I would have arrived in mumbai for 1130. Only to get a flight at 1500 to goa.

Now, assuming and knowing I won't make that second flight, what will the airline do?

Will they say tough luck, buy your self another flight or walk. Or will they allow for my self and others to be placed on a later flight?

Thanks :)
 
Its BA to mumbai then Kingfisher from Mumbai to Goa.

Both under the same booking with reference 2OUPBX
 
Its BA to mumbai then Kingfisher from Mumbai to Goa.

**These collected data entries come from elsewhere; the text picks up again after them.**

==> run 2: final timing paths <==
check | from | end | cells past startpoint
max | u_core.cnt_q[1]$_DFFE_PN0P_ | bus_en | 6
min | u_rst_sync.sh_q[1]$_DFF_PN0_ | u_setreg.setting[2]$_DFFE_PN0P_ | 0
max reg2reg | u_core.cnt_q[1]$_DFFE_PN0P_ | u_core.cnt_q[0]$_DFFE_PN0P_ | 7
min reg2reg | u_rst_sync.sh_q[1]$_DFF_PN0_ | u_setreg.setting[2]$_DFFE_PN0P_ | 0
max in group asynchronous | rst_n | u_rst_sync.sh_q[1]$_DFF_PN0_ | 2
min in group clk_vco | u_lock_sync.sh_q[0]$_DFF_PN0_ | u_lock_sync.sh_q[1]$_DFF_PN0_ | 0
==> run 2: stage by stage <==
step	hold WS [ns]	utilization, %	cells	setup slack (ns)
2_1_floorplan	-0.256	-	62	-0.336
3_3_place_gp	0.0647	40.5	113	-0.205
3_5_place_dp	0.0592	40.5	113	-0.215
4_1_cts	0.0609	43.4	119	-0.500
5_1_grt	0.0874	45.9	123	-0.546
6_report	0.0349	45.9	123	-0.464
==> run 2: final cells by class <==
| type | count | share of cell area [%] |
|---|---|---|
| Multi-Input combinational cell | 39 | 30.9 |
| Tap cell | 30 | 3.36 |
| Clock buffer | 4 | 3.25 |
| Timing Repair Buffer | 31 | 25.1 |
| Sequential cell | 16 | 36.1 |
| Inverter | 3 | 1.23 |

Both under the same booking with reference 2OUPBX

Kingfisher have plenty of flights to goa daily and as it under the same booking, you'll need to contact whoever you booked it through and they'll sort it.
 
Well, I am still sat on this plane, stationary, since 9pm and it's now cancelled. A light flurry of snow and the country shuts down. Pathetic.
 
Well, I am still sat on this plane, stationary, since 9pm and it's now cancelled. A light flurry of snow and the country shuts down. Pathetic.

Weird, you must be in a different Heathrow as I live near the one near London and have about 5 inches of snow which settled in a couple of hours and was not a light flurry.
 
Finally home. Flights re-scheduled for tomorrow. Same time. Doubt they will run!

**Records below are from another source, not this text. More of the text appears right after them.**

## src/rtl/dl_hdlc_pkg.sv

```systemverilog
`timescale 1ns/1ps
package dl_hdlc_pkg;

  typedef enum logic {
    ST_HUNT  = 1'b0,
    ST_FRAME = 1'b1
  } rx_state_e;

  // per-strobe classification of the incoming bit
  typedef struct packed {
    logic emit;   // bit belongs to the candidate payload
    logic dbit;   // value of that bit
    logic flag;   // flag octet completed
    logic abort;  // seventh consecutive one
  } dl_evt_t;

  localparam int unsigned RUN_W      = 3;
  localparam int unsigned STUFF_RUN  = 5;
  localparam int unsigned FLAG_RUN   = 6;
  localparam int unsigned ABORT_RUN  = 7;
  // bits of a flag that look like data before the flag is recognised
  localparam int unsigned HOLD_BITS  = 6;

  localparam logic [15:0] CRC_PRESET    = 16'hFFFF;
  localparam logic [15:0] CRC_POLY_REFL = 16'h8408;
  localparam logic [15:0] CRC_GOOD      = 16'hF0B8;

  localparam int unsigned CR_BIT_POS = 1;
  localparam int unsigned TYPE_IDX   = 3;

endpackage

```

## src/rtl/dl_bit_deframe.sv

```systemverilog
`timescale 1ns/1ps
module dl_bit_deframe
  import dl_hdlc_pkg::*;
(
  input  logic    clk,
  input  logic    rst,
  input  logic    bit_vld,
  input  logic    bit_in,
  output dl_evt_t evt
);

  logic [RUN_W-1:0] run_q;

  always_comb begin
    evt.emit  = bit_vld && (run_q < RUN_W'(STUFF_RUN));
    evt.dbit  = bit_in;
    evt.flag  = bit_vld && !bit_in && (run_q == RUN_W'(FLAG_RUN));
    evt.abort = bit_vld &&  bit_in && (run_q == RUN_W'(FLAG_RUN));
  end

  // count of consecutive ones, saturating at the abort length
  always_ff @(posedge clk) begin
    if (rst) begin
      run_q <= '0;
    end else if (bit_vld) begin
      if (!bit_in) begin
        run_q <= '0;
      end else if (run_q != RUN_W'(ABORT_RUN)) begin
        run_q <= run_q + 1'b1;
      end
    end
  end

endmodule

```

## src/rtl/dl_emit_hold.sv

```systemverilog
`timescale 1ns/1ps
module dl_emit_hold #(
  parameter int unsigned LEN = 6,
  localparam int unsigned FILL_W = $clog2(LEN + 1)
) (
  input  logic clk,
  input  logic rst,
  input  logic clr,
  input  logic push,
  input  logic din,
  output logic out_vld,
  output logic out_bit
);

  logic [LEN-1:0]    sh_q;
  logic [FILL_W-1:0] fill_q;
  logic              full;

  assign full    = (fill_q == FILL_W'(LEN));
  assign out_vld = push && !clr && full;
  assign out_bit = sh_q[0];

  always_ff @(posedge clk) begin
    if (rst) begin
      sh_q   <= '0;
      fill_q <= '0;
    end else if (clr) begin
      fill_q <= '0;
    end else if (push) begin
      sh_q <= {din, sh_q[LEN-1:1]};
      if (!full) begin
        fill_q <= fill_q + 1'b1;
      end
    end
  end

endmodule

```

## src/rtl/dl_crc16_chk.sv

```systemverilog
`timescale 1ns/1ps
module dl_crc16_chk
  import dl_hdlc_pkg::*;
(
  input  logic clk,
  input  logic rst,
  input  logic clr,
  input  logic en,
  input  logic din,
  output logic ok
);

  logic [15:0] crc_q;
  logic [15:0] crc_d;

  always_comb begin
    crc_d = {1'b0, crc_q[15:1]};
    if (crc_q[0] ^ din) begin
      crc_d = crc_d ^ CRC_POLY_REFL;
    end
  end

  always_ff @(posedge clk) begin
    if (rst || clr) begin
      crc_q <= CRC_PRESET;
    end else if (en) begin
      crc_q <= crc_d;
    end
  end

  assign ok = (crc_q == CRC_GOOD);

endmodule

```

## src/rtl/dl_octet_pack.sv

```systemverilog
`timescale 1ns/1ps
module dl_octet_pack #(
  parameter int unsigned W = 8,
  localparam int unsigned CW = $clog2(W)
) (
  input  logic         clk,
  input  logic         rst,
  input  logic         clr,
  input  logic         en,
  input  logic         din,
  output logic         done,
  output logic [W-1:0] octet,
  output logic         partial
);

  logic [W-2:0]  sh_q;
  logic [CW-1:0] cnt_q;

  assign done    = en && (cnt_q == CW'(W - 1));
  assign octet   = {din, sh_q};
  assign partial = (cnt_q != '0);

  always_ff @(posedge clk) begin
    if (rst) begin
      sh_q  <= '0;
      cnt_q <= '0;
    end else if (clr) begin
      cnt_q <= '0;
    end else if (en) begin
      sh_q  <= {din, sh_q[W-2:1]};
      cnt_q <= done ? '0 : cnt_q + 1'b1;
    end
  end

endmodule

```

## src/rtl/dl_hdlc_rx.sv

```systemverilog
`timescale 1ns/1ps
module dl_hdlc_rx
  import dl_hdlc_pkg::*;
#(
  parameter int unsigned ADDR_W = 9,
  parameter logic [ADDR_W-1:0] BASE_ADDR = ADDR_W'('h0DE),
  parameter logic [ADDR_W-1:0] LAST_ADDR = ADDR_W'('h135),
  parameter int unsigned OCTET_W = 8,
  localparam int unsigned DEPTH = 32'(LAST_ADDR) - 32'(BASE_ADDR) + 32'd1,
  localparam int unsigned CNT_W = $clog2(DEPTH + 1)
) (
  input  logic               clk,
  input  logic               rst,
  input  logic               bit_vld,
  input  logic               bit_in,
  output logic               wr_en,
  output logic [ADDR_W-1:0]  wr_addr,
  output logic [OCTET_W-1:0] wr_data,
  output logic               flag_seen,
  output logic               abort_seen,
  output logic               msg_end,
  output logic               fcs_err,
  output logic               cr_bit,
  output logic [OCTET_W-1:0] msg_type,
  output logic [CNT_W-1:0]   msg_len
);

  rx_state_e          state_q;
  dl_evt_t            evt;
  logic               in_frame;
  logic               push;
  logic               hold_vld;
  logic               hold_bit;
  logic               octet_done;
  logic [OCTET_W-1:0] octet;
  logic               partial;
  logic               crc_ok;
  logic               closing;
  logic               window_full;
  logic [CNT_W-1:0]   cnt_q;
  logic               hdr_cr_q;
  logic [OCTET_W-1:0] hdr_type_q;

  assign in_frame    = (state_q == ST_FRAME);
  assign push        = in_frame && evt.emit;
  assign window_full = (cnt_q == CNT_W'(DEPTH));
  assign closing     = in_frame && evt.flag && ((cnt_q != '0) || partial);

  dl_bit_deframe u_deframe (
    .clk     (clk),
    .rst     (rst),
    .bit_vld (bit_vld),
    .bit_in  (bit_in),
    .evt     (evt)
  );

  dl_emit_hold #(.LEN(HOLD_BITS)) u_hold (
    .clk     (clk),
    .rst     (rst),
    .clr     (evt.flag),
    .push    (push),
    .din     (evt.dbit),
    .out_vld (hold_vld),
    .out_bit (hold_bit)
  );

  dl_crc16_chk u_crc (
    .clk (clk),
    .rst (rst),
    .clr (evt.flag),
    .en  (hold_vld),
    .din (hold_bit),
    .ok  (crc_ok)
  );

  dl_octet_pack #(.W(OCTET_W)) u_pack (
    .clk     (clk),
    .rst     (rst),
    .clr     (evt.flag),
    .en      (hold_vld),
    .din     (hold_bit),
    .done    (octet_done),
    .octet   (octet),
    .partial (partial)
  );

  always_ff @(posedge clk) begin
    if (rst) begin
      state_q    <= ST_HUNT;
      cnt_q      <= '0;
      hdr_cr_q   <= 1'b0;
      hdr_type_q <= '0;
      wr_en      <= 1'b0;
      wr_addr    <= '0;
      wr_data    <= '0;
      flag_seen  <= 1'b0;
      abort_seen <= 1'b0;
      msg_end    <= 1'b0;
      fcs_err    <= 1'b0;
      cr_bit     <= 1'b0;
      msg_type   <= '0;
      msg_len    <= '0;
    end else begin
      wr_en      <= 1'b0;
      flag_seen  <= 1'b0;
      abort_seen <= 1'b0;
      msg_end    <= 1'b0;
      if (evt.flag) begin
        flag_seen <= 1'b1;
        if (closing) begin
          msg_end  <= 1'b1;
          fcs_err  <= !crc_ok || partial;
          msg_len  <= cnt_q;
          cr_bit   <= hdr_cr_q;
          msg_type <= (cnt_q > CNT_W'(TYPE_IDX)) ? hdr_type_q : '0;
        end
        state_q    <= ST_FRAME;
        cnt_q      <= '0;
        hdr_cr_q   <= 1'b0;
        hdr_type_q <= '0;
      end else if (in_frame && evt.abort) begin
        abort_seen <= 1'b1;
        state_q    <= ST_HUNT;
      end else if (octet_done) begin
        if (window_full) begin
          state_q <= ST_HUNT;
        end else begin
          wr_en   <= 1'b1;
          wr_addr <= BASE_ADDR + ADDR_W'(cnt_q);
          wr_data <= octet;
          cnt_q   <= cnt_q + 1'b1;
          if (cnt_q == '0) begin
            hdr_cr_q <= octet[CR_BIT_POS];
          end
          if (cnt_q == CNT_W'(TYPE_IDX)) begin
            hdr_type_q <= octet;
          end
        end
      end
    end
  end

endmodule

```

As you said Em3, got outside of the airport! Its fairly deep! Maidenhead has a lovely coating of the crap.
 
Well, I am still sat on this plane, stationary, since 9pm and it's now cancelled. A light flurry of snow and the country shuts down. Pathetic.

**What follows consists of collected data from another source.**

## config.mk

```make
export PLATFORM = sky130hd
export DESIGN_NAME = twoWireMemSlave
export DESIGN_NICKNAME = d
export VERILOG_FILES = /design/src/rtl/twmPkg.sv /design/src/rtl/twmDatapath.sv /design/src/rtl/twmControl.sv /design/src/rtl/twoWireMemSlave.sv
export SDC_FILE = /design/constraint.sdc
export NUM_CORES = 1
export LEC_CHECK = 0
export ABC_AREA = 1
export BUFFER_PORTS_ARGS = -buffer_cell sky130_fd_sc_hd__buf_4
export CAP_MARGIN = 20
export CORE_AREA = 4 4 223 225
export DETAILED_ROUTE_END_ITERATION = 16
export DIE_AREA = 0 0 227 229
export PLACE_DENSITY = 0.84
export RECOVER_POWER = 100
export SLEW_MARGIN = 40
export SYNTH_ARGS = -nofsm -noshare
export SYNTH_HDL_FRONTEND = slang
export SYNTH_HIERARCHICAL = 1
export SYNTH_SLANG_ARGS = --single-unit
```

## constraint.sdc

```tcl
create_clock -name clk -period 4.6 [get_ports clk]
set_input_delay 0.92 -clock clk [delete_from_list [all_inputs] [get_ports clk]]
set_output_delay 0.92 -clock clk [all_outputs]
set_load 0.02 [all_outputs]
```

It might not be the snow, not sure when were told the flight was canceeled but you posted at got 1am, but Heathrow is not allowed to conduct flight operations between Midnight and 5 or 6am I believe

Kimbie
 
Well, I am still sat on this plane, stationary, since 9pm and it's now cancelled. A light flurry of snow and the country shuts down. Pathetic.

It's been snowing for hours, all night in some places. What do you expect?
 
Heathrow hasn't shut down. They must reduce the frequency of landings and takeoffs in poor weather conditions, which means a certain % of flights have to be cancelled.
 
Gutted. Hope it melts by the time I come back.
Its chucking it down with snow in Kazakhstan and -20, but everything is operational. The UK really needs to sort out their cold weather management.
 
Gutted. Hope it melts by the time I come back.
Its chucking it down with snow in Kazakhstan and -20, but everything is operational. The UK really needs to sort out their cold weather management.

Heathrow is one of the busiest airports in the world. In normal weather conditions it runs two runways at 100% capacity. No airport in the world can keep flying planes at the same frequency in snow conditions - braking distances get longer, acceleration gets slower. Therefore some flights get cancelled.
 
Gutted. Hope it melts by the time I come back.
Its chucking it down with snow in Kazakhstan and -20, but everything is operational. The UK really needs to sort out their cold weather management.

Kazakhstan's largest airport handles around 3.5 million passengers a year, Heathrow manages 68 million, slight difference in scale and operation :p
 
Gutted. Hope it melts by the time I come back.
Its chucking it down with snow in Kazakhstan and -20, but everything is operational. The UK really needs to sort out their cold weather management.

That's because Kazakhstan has winter average temperatures of -20. We don't. This means we don't have the equipment to deal with major snowfall. Be realistic.
 
Kazakhstan's largest airport handles around 3.5 million passengers a year, Heathrow manages 68 million, slight difference in scale and operation :p

Not only does it handle 20 times less passengers a year, it does so with the same number of runaways as Heathrow!

The real reason Heathrow shuts down at the slightest issue is because eco-mentalists continually thwart plans to increase capacity with a third runway. All other airports as busy as Heathrow, and many which are far less busy, have more runways.
 
Exactly, the margin of error running at that capacity on only two runways must be insane to ensure a smooth operation.